Work instructions. Two lines below mark the span: the one containing "Clock | 0.0000000000396 | 0.0000000000397 | 0" and the one containing "[per-layer routing]". Set down both, plus every line between, exactly as they stand, and nothing else.

[Collected data entries]
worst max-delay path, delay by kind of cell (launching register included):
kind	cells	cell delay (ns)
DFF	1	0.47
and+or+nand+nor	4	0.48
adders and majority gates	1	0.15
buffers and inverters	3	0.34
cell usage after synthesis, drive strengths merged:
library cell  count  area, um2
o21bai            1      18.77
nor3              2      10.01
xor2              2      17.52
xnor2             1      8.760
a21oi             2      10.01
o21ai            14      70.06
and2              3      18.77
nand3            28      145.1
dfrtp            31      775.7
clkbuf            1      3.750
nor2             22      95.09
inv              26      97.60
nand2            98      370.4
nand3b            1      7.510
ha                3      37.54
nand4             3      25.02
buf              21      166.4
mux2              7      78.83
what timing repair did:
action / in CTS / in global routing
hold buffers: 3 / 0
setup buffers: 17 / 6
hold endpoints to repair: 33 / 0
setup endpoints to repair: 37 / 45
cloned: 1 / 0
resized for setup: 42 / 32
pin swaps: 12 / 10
$ cat config.mk
export PLATFORM = sky130hd
export DESIGN_NAME = vdib_cmp
export DESIGN_NICKNAME = d
export VERILOG_FILES = /design/src/design/vdib_pkg.sv /design/src/design/vdib_cmp.sv
export SDC_FILE = /design/constraint.sdc
export NUM_CORES = 1
export LEC_CHECK = 0
export ABC_AREA = 1
export BUFFER_PORTS_ARGS = -buffer_cell sky130_fd_sc_hd__buf_4
export CAP_MARGIN = 20
export CORE_AREA = 2 2 200 202
export DETAILED_ROUTE_END_ITERATION = 6
export DIE_AREA = 0 0 202 204
export GPL_TIMING_DRIVEN = 1
export SYNTH_ARGS = -nofsm -noshare
export SYNTH_HDL_FRONTEND = slang
export SYNTH_SLANG_ARGS = --single-unit
$ cat constraint.sdc
create_clock -name vclk -period 6.8
set_input_delay 2.04 -clock vclk [all_inputs]
set_output_delay 2.04 -clock vclk [all_outputs]
set_load 0.02 [all_outputs]
$ cat src/design/vdib_pkg.sv
// Shared types and constants for the vertex deduplication index builder.
package vdib_pkg;

  localparam int unsigned DEF_MAX_VERTICES = 64;
  localparam int unsigned WORD_W           = 32;
  localparam int unsigned IDX_OUT_W        = 6;
  localparam int unsigned CNT_OUT_W        = 7;

  typedef struct packed {
    logic [WORD_W-1:0] pos_x;
    logic [WORD_W-1:0] pos_y;
    logic [WORD_W-1:0] pos_z;
    logic [WORD_W-1:0] norm_x;
    logic [WORD_W-1:0] norm_y;
    logic [WORD_W-1:0] norm_z;
    logic [WORD_W-1:0] tex_u;
    logic [WORD_W-1:0] tex_v;
  } vtx_t;

  typedef struct packed {
    logic rd_en;
    logic wr_en;
  } mem_ctl_t;

  typedef struct packed {
    logic [IDX_OUT_W-1:0] vertex_index;
    logic                 is_new;
    logic                 overflow;
    logic [CNT_OUT_W-1:0] unique_count;
    logic                 last_out;
  } res_t;

  typedef enum logic [1:0] {
    ST_IDLE,
    ST_SCAN,
    ST_DONE
  } vdib_state_e;

endpackage

$ cat src/design/vdib_cmp.sv
// Float-equality compare of one stored vertex against the current vertex.
module vdib_cmp (
  input  vdib_pkg::vtx_t a_i,
  input  vdib_pkg::vtx_t b_i,
  output logic           match_o
);
  import vdib_pkg::*;

  function automatic logic float_eq(input logic [WORD_W-1:0] a, input logic [WORD_W-1:0] b);
    logic nan_a;
    logic nan_b;
    logic both_zero;
    nan_a     = (a[WORD_W-2:0] > 31'h7F80_0000);
    nan_b     = (b[WORD_W-2:0] > 31'h7F80_0000);
    both_zero = ((a[WORD_W-2:0] | b[WORD_W-2:0]) == '0);
    return !nan_a && !nan_b && (both_zero || (a == b));
  endfunction

  assign match_o = float_eq(a_i.pos_x,  b_i.pos_x)  && float_eq(a_i.pos_y,  b_i.pos_y)  &&
                   float_eq(a_i.pos_z,  b_i.pos_z)  && float_eq(a_i.norm_x, b_i.norm_x) &&
                   float_eq(a_i.norm_y, b_i.norm_y) && float_eq(a_i.norm_z, b_i.norm_z) &&
                   float_eq(a_i.tex_u,  b_i.tex_u)  && float_eq(a_i.tex_v,  b_i.tex_v);

endmodule

==> results.tsv, run 1 <==
metric	value	unit
status	finished, final reports clean	
synthXorXnorAreaFrac	0.00742	
overflow	0	
setup_violations	0	
clkbuf_count	0	
port_buffers	513	
core	0.0392	mm2
drv_cap	0	
rsz0062_at_grt	no	
syn_nets	2281	
grt_pass1_vias	11000	
cp_top_family	simple AND/OR/NAND/NOR gates	
dieArea	0.0412	mm2
drv_slew	0	
syn_inst	1521	
layout.cells.non_filler	2561	
hp-class	primary input to output port	
tightest_slew	326	ps
via_count	10600	
drive_gt1_frac	0.257	
initial_core_util	0.211	
critPathMaxStageDelay	280	ps
synth_fa_ha_area_frac	0.376	
postRouteAntennaNets	0	
synth_top_family_by_area	simple AND/OR/NAND/NOR gates	
wl_per_cell	14.5	um
maxSlewHeadroom	0.782	
drt_wl_total	37100	um
routabilityCongestion	0.979	
post_cts_buffers	0	
finalNetCount	2796	
syn2layout_area_growth	54.6	%
max_freq	176	MHz
die_w	202	um
required	4760	ps
via_per_inst	4.15	
power-per-cell-area	44.4	mW/mm2
grt_usage	0.170	
dieHeight	204	um
drc	0	
path_cells	buf_4 > inv_1 > ha_1 > nor2_1 > nand2_1 > nand3b_1 > nor2_1 > nand2_1 > nand2_1 > nand2_1 > nor2_1 > nand2_1 > nor2_2 > buf_4	
hpwl	35700	um
path_class	primary input to output port	
hold_buffers	0	
synthSimpleGateAreaFrac	0.387	
final_hold_viol_count	0	
drt_iter0_drc	451	
yosys_warnings	0	
avgSynthCellArea	5.43	um2
crit_fanout	2	
grt_start_max_net_pins	4	
register_area	0	um2
worst_setup_path_end_kind	output port	
synth-compound-area-share	0	
n_sequential_cell	0	
postCtsResizedCells	0	
numPlacedInstances	2559	
synth_top_area_cell	ha_1	
crit_path_start_kind	primary input	
critPathSlowestCell	ha_1	
synth.area.mux_share	0	
grt_pass1_wl	55700	um
yosys.cell_count.top_type	inv_1	
whs	4820	ps
fin_crit	5700	ps
ir_drop	0.0185	mV
yosysTopAreaCellShare	0.376	
antenna_found_initial	2	
std_cell_rows	73	
ys_types	14	
synth_common_cells	inv_1 (501), nor2_1 (392), ha_1 (248)	
tns	0	ps
synth_area_leaders	ha_1 (38%), inv_1 (23%), nor2_1 (18%)	
p_leak	7.99	nW
cp_common_cell	nand2_1	
io_pins	513	
crit_arrival	3660	ps
fin_crit_sh	0.838	
syn_area	0.00826	mm2
dr.pass1.iters	4	
yosysSeqAreaShare	0	
crit_buf_inv	3	
[layout by cell type (no fill, tap or decap)]
cell type,count
and2_1,1
buf_4,513
diode_2,2
ha_1,248
inv_1,501
inv_2,5
nand2_1,199
nand2_2,1
nand3_1,68
nand3b_1,8
nand4_1,79
nor2_1,392
nor2_2,2
nor3_1,9
nor3_4,1
xnor2_1,7
[final cells by class]
cell class	instances	area, um2
repair buffers	513	3850
diodes	2	5.00
well taps	525	657
fillers	4380	26400
multi-input cells	1015	6360
inverters	506	1900
[per-stage QoR]
stage | util | setup WS (ps) | total power, W | cell area [um2]
4_1_cts | 0.326 | 1040 | 0.000573 | 12800
5_1_grt | 0.326 | 893 | 0.000649 | 12800
2_1_floorplan | - | 1570 | 0.000230 | 8260
6_report | 0.326 | 1100 | 0.000567 | 12800
3_3_place_gp | 0.326 | 1030 | 0.000558 | 12800
3_5_place_dp | 0.326 | 1040 | 0.000570 | 12800
[where the power goes]
group | internal [W] | total [W] | switching (W)
Clock | 0.0000000000396 | 0.0000000000397 | 0
Sequential | 0 | 0 | 0
Combinational | 0.000311 | 0.000567 | 0.000256
Total | 0.000311 | 0.000567 | 0.000256
[final timing paths]
| check | endpoint | startpoint | cells after the start | slack [ps] |
|---|---|---|---|---|
| worst max-delay path | match_o | a_i[120] | 14 | 1100 |
| worst min-delay path | match_o | a_i[190] | 11 | 4820 |
[per-layer routing]
| layer | routed length (um) | share of wire | track usage | vias up |
|---|---|---|---|---|
| met1 | 15600 | 0.42 | 0.205 | 4716 |
| met5 | 0 | 0 | 0 | - |
| met4 | 563 | 0.015 | 0.0263 | 0 |
| li1 | - | - | - | 5580 |
| met2 | 18800 | 0.51 | 0.317 | 302 |
| met3 | 2170 | 0.058 | 0.0301 | 32 |
[cell families (layout without fill, tap and decap cells)]
| group | Yosys count | in the layout |
|---|---|---|
| xor+xnor | 7 | 7 |
| buf+inv | 506 | 1019 |
| other cells | 0 | 2 |
| fa+ha+maj | 248 | 248 |
| simple gates | 760 | 760 |
No activity file was read; power rests on OpenSTA's default activity.
==> inputs of run 2 (changes only) <==
- ABC_AREA: 1 -> 0
- CORE_AREA: 2 2 200 202 -> 2 2 202 204
- DIE_AREA: 0 0 202 204 -> 0 0 204 206
- clock period: 6.8 -> 4.65 ns (I/O delays scaled with it)
==> run 2 against run 1 <==
  * The flow now finishes with violations (setup timing)
  * Wire length up 9.1%
  * Cell count is 13% lower
  * Global-route usage grew 0.96 points
  * Critical path depth down 3
  * Setup slack got worse by 1200 ps
  * Utilization shrank 0.43 points
  * Via count fell by 6.7%
  * Clock-buffer cell count did not move
  * Synthesized cell count decreased by 25%
  * Die area up 2.0%
  * Critical endpoint unchanged
==> results.tsv, run 2 <==
metric	value	unit	change
antenna_found_initial	1		-1
p_leak	7.53	nW	-5.7%
synth_common_cells	inv_1 (496), ha_1 (248), nor4_1 (147)		
syn_inst	1136		-25%
power	0.000923	W	+63%
yosysTopAreaCellShare	0.425		+0.0497
n_sequential_cell	0		unchanged
routabilityCongestion	0.998		+2.0%
critPathMaxStageDelay	390	ps	+110 ps
layout_commonest_cell	buf_4		
drt_wl_total	40500	um	+9.1%
io_pins	513		unchanged
power-per-cell-area	71.4	mW/mm2	+61%
hold_buffers	0		unchanged
critPathSlowestCell	nor4_4		
synth.area.mux_share	0		unchanged
grt_pass1_vias	10600		-4.1%
stdcell_area	0.0129	mm2	+1.2%
port_buffers	513		unchanged
maxSlewHeadroom	0.660		-0.122
max_freq	212	MHz	
violations	setup timing		
grt_usage	0.179		+0.00964
power_frac_comb	1.000		about the same
crit_path_start_kind	primary input		
via_per_inst	4.45		+7.3%
status	finished with violations		
worst_setup_path_end_kind	output port		
dr.pass1.iters	5		+1
syn2layout_area_growth	77.2	%	
post_cts_buffers	0		unchanged
ir_drop	0.0304	mV	+64%
mostFrequentLayoutCells	buf_4 (553), inv_1 (484), ha_1 (229), nand4_1 (116), nor4_1 (107)		
final_util	0.322		-0.00431
numPlacedInstances	2230		-13%
syn_nets	1896		-17%
initial_core_util	0.182		-0.0293
via_count	9914		-6.7%
pwr-share-clk	0		unchanged
layout.cells.non_filler	2227		-13%
yosysSeqAreaShare	0		unchanged
rsz0062_at_grt	yes		
overflow	0		unchanged
crit_arrival	3320	ps	-340 ps
drv_cap	0		unchanged
postLayoutSetupSlackWorst	-62.5	ps	-1170 ps
ys_types	14		unchanged
hpwl	38000	um	+6.3%
drt_iter0_drc	468		+3.8%
fin_crit	4710	ps	
setup_violations	1		+1
synth-compound-area-share	0.0165		+0.0165
drv_slew	0		unchanged
cellInternalPower	0.000498	W	+60%
core	0.0402	mm2	+2.6%
register_area	0	um2	unchanged
std_cell_rows	74		+1.4%
required	3250	ps	-1510 ps
postRouteAntennaNets	0		unchanged
synthSimpleGateAreaFrac	0.294		-0.0936
dieHeight	206	um	+0.98%
synth_fa_ha_area_frac	0.425		+0.0497
antennaDiodeCount	0		-2
synthXorXnorAreaFrac	0.00960		+0.00218
die_w	204	um	+0.99%
placed_area	0.0122	mm2	-4.6%
final_hold_viol_count	0		unchanged
p_seq_frac	0		unchanged
finalNetCount	2457		-12%
switching_share	0.460		+0.00791
tightest_slew	506	ps	+179 ps
wl_per_cell	18.2	um	+26%
avgSynthCellArea	6.42	um2	+18%
drive_gt1_frac	0.389		+0.132
switchingPower	0.000425	W	+66%
yosys_warnings	0		unchanged
fin_crit_sh	1.01		
drc	0		unchanged
path_cells	buf_8 > buf_6 > inv_4 > ha_4 > nor4_4 > nand3_1 > nor3_2 > a21oi_2 > nor4_4 > and3_4 > buf_8		
synth_area_leaders	ha_1 (43%), inv_1 (26%), nor4_1 (13%)		
hp-class	primary input to output port		
yosys.cell_count.top_type	inv_1		
path_class	primary input to output port		
hold_depth	8		-3
place_ws	-477	ps	-1520 ps
crit_fanout	2		unchanged
syn_area	0.00730	mm2	-12%
synth_top_family_by_area	adder cells		
grt_start_max_net_pins	3		-1
clkbuf_count	0		unchanged
synth_top_area_cell	ha_1		
dieArea	0.0420	mm2	+2.0%
grt_pass1_wl	57800	um	+3.8%
==> run 2: path summary, 6_finish.rpt <==
| kind | from | slack, ps | endpoint |
|---|---|---|---|
| worst max-delay path | b_i[214] | -60 | match_o |
| worst min-delay path | b_i[73] | 3540 | match_o |
==> run 2: worst max-delay path: cells and delay by family <==
kind            cells  cell delay [ps]
simple gates        5             1230
buf+inv             4              390
fa+ha+maj           1              200
compound gates      1               90
==> run 2: cell type report <==
type	instances	area, um2
Fill cell	4448	27300
Timing Repair Buffer	559	4230
Multi-Input combinational cell	640	6170
Tap cell	532	666
Inverter	496	1870
==> run 2: logic make-up (layout without fill, tap and decap cells) <==
family	count (synthesis)	count (layout)
XOR/XNOR	8	8
adder cells (fa/ha/maj)	248	248
AND/OR/NAND/NOR	360	360
buffers and inverters	496	1055
AO/OA/AOI/OAI	24	24
==> run 2: routing by layer <==
layer  part of all wire  vias up  GRT usage
met5            0.00030        -          0
met4              0.033        2     0.0492
met2               0.49      451      0.335
met3              0.074       64     0.0282
met1               0.40     4492      0.211
li1                   -     4905          -
==> run 2: repair_timing <==
action / 4_1_cts / 5_1_grt
gates resized for setup: 50 / 76
setup endpoints to repair: 1 / 1
pin swaps: 17 / 39
==> run 2: stage by stage <==
stage	TNS (ps)	hold slack, ps
6_report	-62.5	3540
3_5_place_dp	-477	3620
2_1_floorplan	0	3190
3_3_place_gp	-538	3620
4_1_cts	-77.6	3600
5_1_grt	-172	3600
==> run 2: power by group through the flow <==
stage	Combinational, W	Clock (W)	Sequential [W]
6_report	0.000923	0	0
5_1_grt	0.00102	0	0
4_1_cts	0.000860	0	0
3_5_place_dp	0.000831	0	0
3_3_place_gp	0.000821	0	0
2_1_floorplan	0.000271	0	0
==> inputs of run 3 (changes only) <==
- SETUP_SLACK_MARGIN: unset -> 0.4
==> run 3 against run 2 <==
  * The flow still finishes with violations (setup timing)
  * Clock-buffer cell count stayed put
  * Global-route usage is the same
  * Utilization grew 0.16 points
  * First-iteration DRC count unchanged
  * Cell count rose by 0.13%
  * Worst hold slack improved by 30 ps
  * Critical endpoint unchanged
==> results.tsv, run 3 (synthesis gave the netlist of run 2 again) <==
metric	value	unit	change
hp-class	primary input to output port		
required	3250	ps	about the same
hold_buffers	0		unchanged
layout_commonest_cell	buf_4		
switching_share	0.459		-0.000728
crit_fanout	2		unchanged
n_sequential_cell	0		unchanged
final_hold_viol_count	0		unchanged
register_area	0	um2	unchanged
dr.pass1.iters	5		unchanged
drv_slew	0		unchanged
post_cts_buffers	0		unchanged
dieHeight	206	um	unchanged
wl_per_cell	18.2	um	-0.13%
core	0.0402	mm2	unchanged
dieArea	0.0420	mm2	unchanged
place_ws	-477	ps	unchanged
min_from	b_i[161]		
finalNetCount	2460		+0.12%
grt_usage	0.179		unchanged
drv_cap	0		unchanged
clkbuf_count	0		unchanged
initial_core_util	0.182		unchanged
grt_start_max_net_pins	3		unchanged
via_count	9904		-0.10%
routabilityCongestion	0.998		unchanged
fin_crit	4720	ps	+4.07 ps
drc	0		unchanged
antennaDiodeCount	0		unchanged
hold_end	match_o		
drive_gt1_frac	0.393		+0.00461
layout.cells.non_filler	2230		+0.13%
power-per-cell-area	71.5	mW/mm2	+0.11%
power	0.000929	W	+0.61%
grt_pass1_vias	10600		unchanged
hold_depth	8		unchanged
tns	-66.5	ps	-4.07 ps
postRouteAntennaNets	0		unchanged
path_class	primary input to output port		
crit_arrival	3320	ps	about the same
p_leak	7.55	nW	+0.20%
via_per_inst	4.44		-0.24%
p_seq_frac	0		unchanged
fin_crit_sh	1.01		about the same
pwr-share-clk	0		unchanged
switchingPower	0.000427	W	+0.45%
port_buffers	513		unchanged
postLayoutSetupSlackWorst	-66.5	ps	-4.07 ps
crit_path_start_kind	primary input		
hpwl	38000	um	unchanged
tightest_slew	508	ps	+2.28 ps
status	finished with violations		
max_freq	212	MHz	about the same
die_w	204	um	unchanged
violations	setup timing		
cellInternalPower	0.000502	W	+0.74%
maxSlewHeadroom	0.658		-0.00153
grt_pass1_wl	57800	um	unchanged
power_frac_comb	1.000		about the same
overflow	0		unchanged
drt_wl_total	40500	um	about the same
std_cell_rows	74		unchanged
drt_iter0_drc	468		unchanged
rsz0062_at_grt	yes		
antenna_found_initial	1		unchanged
mostFrequentLayoutCells	buf_4 (553), inv_1 (480), ha_1 (227), nand4_1 (116), nor4_1 (107)		
syn2layout_area_growth	78.1	%	
worst_setup_path_end_kind	output port		
setup_violations	1		unchanged
numPlacedInstances	2230		unchanged
final_util	0.323		+0.00159
io_pins	513		unchanged
ir_drop	0.0304	mV	-0.12%
-- run 3: changes by cell type in the layout (fill, tap and decap cells not counted), sizes merged --
cell	before	now
buf	559	562
-- run 3: routing by layer --
metal  vias to the layer above  wire, um  track usage
li1                       4909         -            -
met1                      4486     16200        0.211
met2                       445     20000        0.335
met3                        62      2940       0.0282
met4                         2      1320       0.0492
met5                         -        12            0
-- run 3: through the flow --
stage               hold slack (ps)  cell area (um2)
finish                         3570            13000
global route                   3640            13000
CTS                            3600            12400
detailed placement             3620            12200
global placement               3620            12200
floorplan                      3190             7300
-- run 3: power by group through the flow --
| stage | Combinational (W) | Sequential (W) | Clock, W |
|---|---|---|---|
| floorplan | 0.000271 | 0 | 0 |
| global placement | 0.000821 | 0 | 0 |
| detailed placement | 0.000831 | 0 | 0 |
| CTS | 0.000860 | 0 | 0 |
| global route | 0.00103 | 0 | 0 |
| finish | 0.000929 | 0 | 0 |
-- run 3: worst max-delay path, stage by stage --
cell	delay [ps]
buf_4	80
inv_1	30
ha_1	290
nor4_1	330
nand4_1	150
nor3_2	220
a21oi_2	80
nor4_4	370
and3_4	240
buf_8	130
-- run 3: how the worst max path moves through the flow --
| stage | endpoint | depth (start not counted) | slack [ps] | start |
|---|---|---|---|---|
| 6_report | match_o | 10 | -70 | a_i[89] |
| 5_1_grt | match_o | 11 | -170 | a_i[113] |
| 4_1_cts | match_o | 10 | -80 | b_i[235] |
| 3_5_place_dp | match_o | 10 | -480 | a_i[196] |
| 3_3_place_gp | match_o | 10 | -540 | a_i[197] |
| 2_1_floorplan | match_o | 8 | 460 | a_i[192] |
-- run 3: cell type report --
| cell class | instances | area (um2) |
|---|---|---|
| fillers | 4441 | 27200 |
| multi-input cells | 640 | 6190 |
| inverters | 496 | 1870 |
| well taps | 532 | 666 |
| repair buffers | 562 | 4260 |
-- run 3: timing repair --
| action | 4_1_cts | 5_1_grt |
|---|---|---|
| gates resized for setup | 50 | 87 |
| pin swaps | 17 | 39 |
| setup endpoints to repair | 1 | 1 |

Answer below.
Clock | 0.0000000000396 | 0.0000000000397 | 0
Sequential | 0 | 0 | 0
Combinational | 0.000311 | 0.000567 | 0.000256
Total | 0.000311 | 0.000567 | 0.000256
[final timing paths]
| check | endpoint | startpoint | cells after the start | slack [ps] |
|---|---|---|---|---|
| worst max-delay path | match_o | a_i[120] | 14 | 1100 |
| worst min-delay path | match_o | a_i[190] | 11 | 4820 |
[per-layer routing]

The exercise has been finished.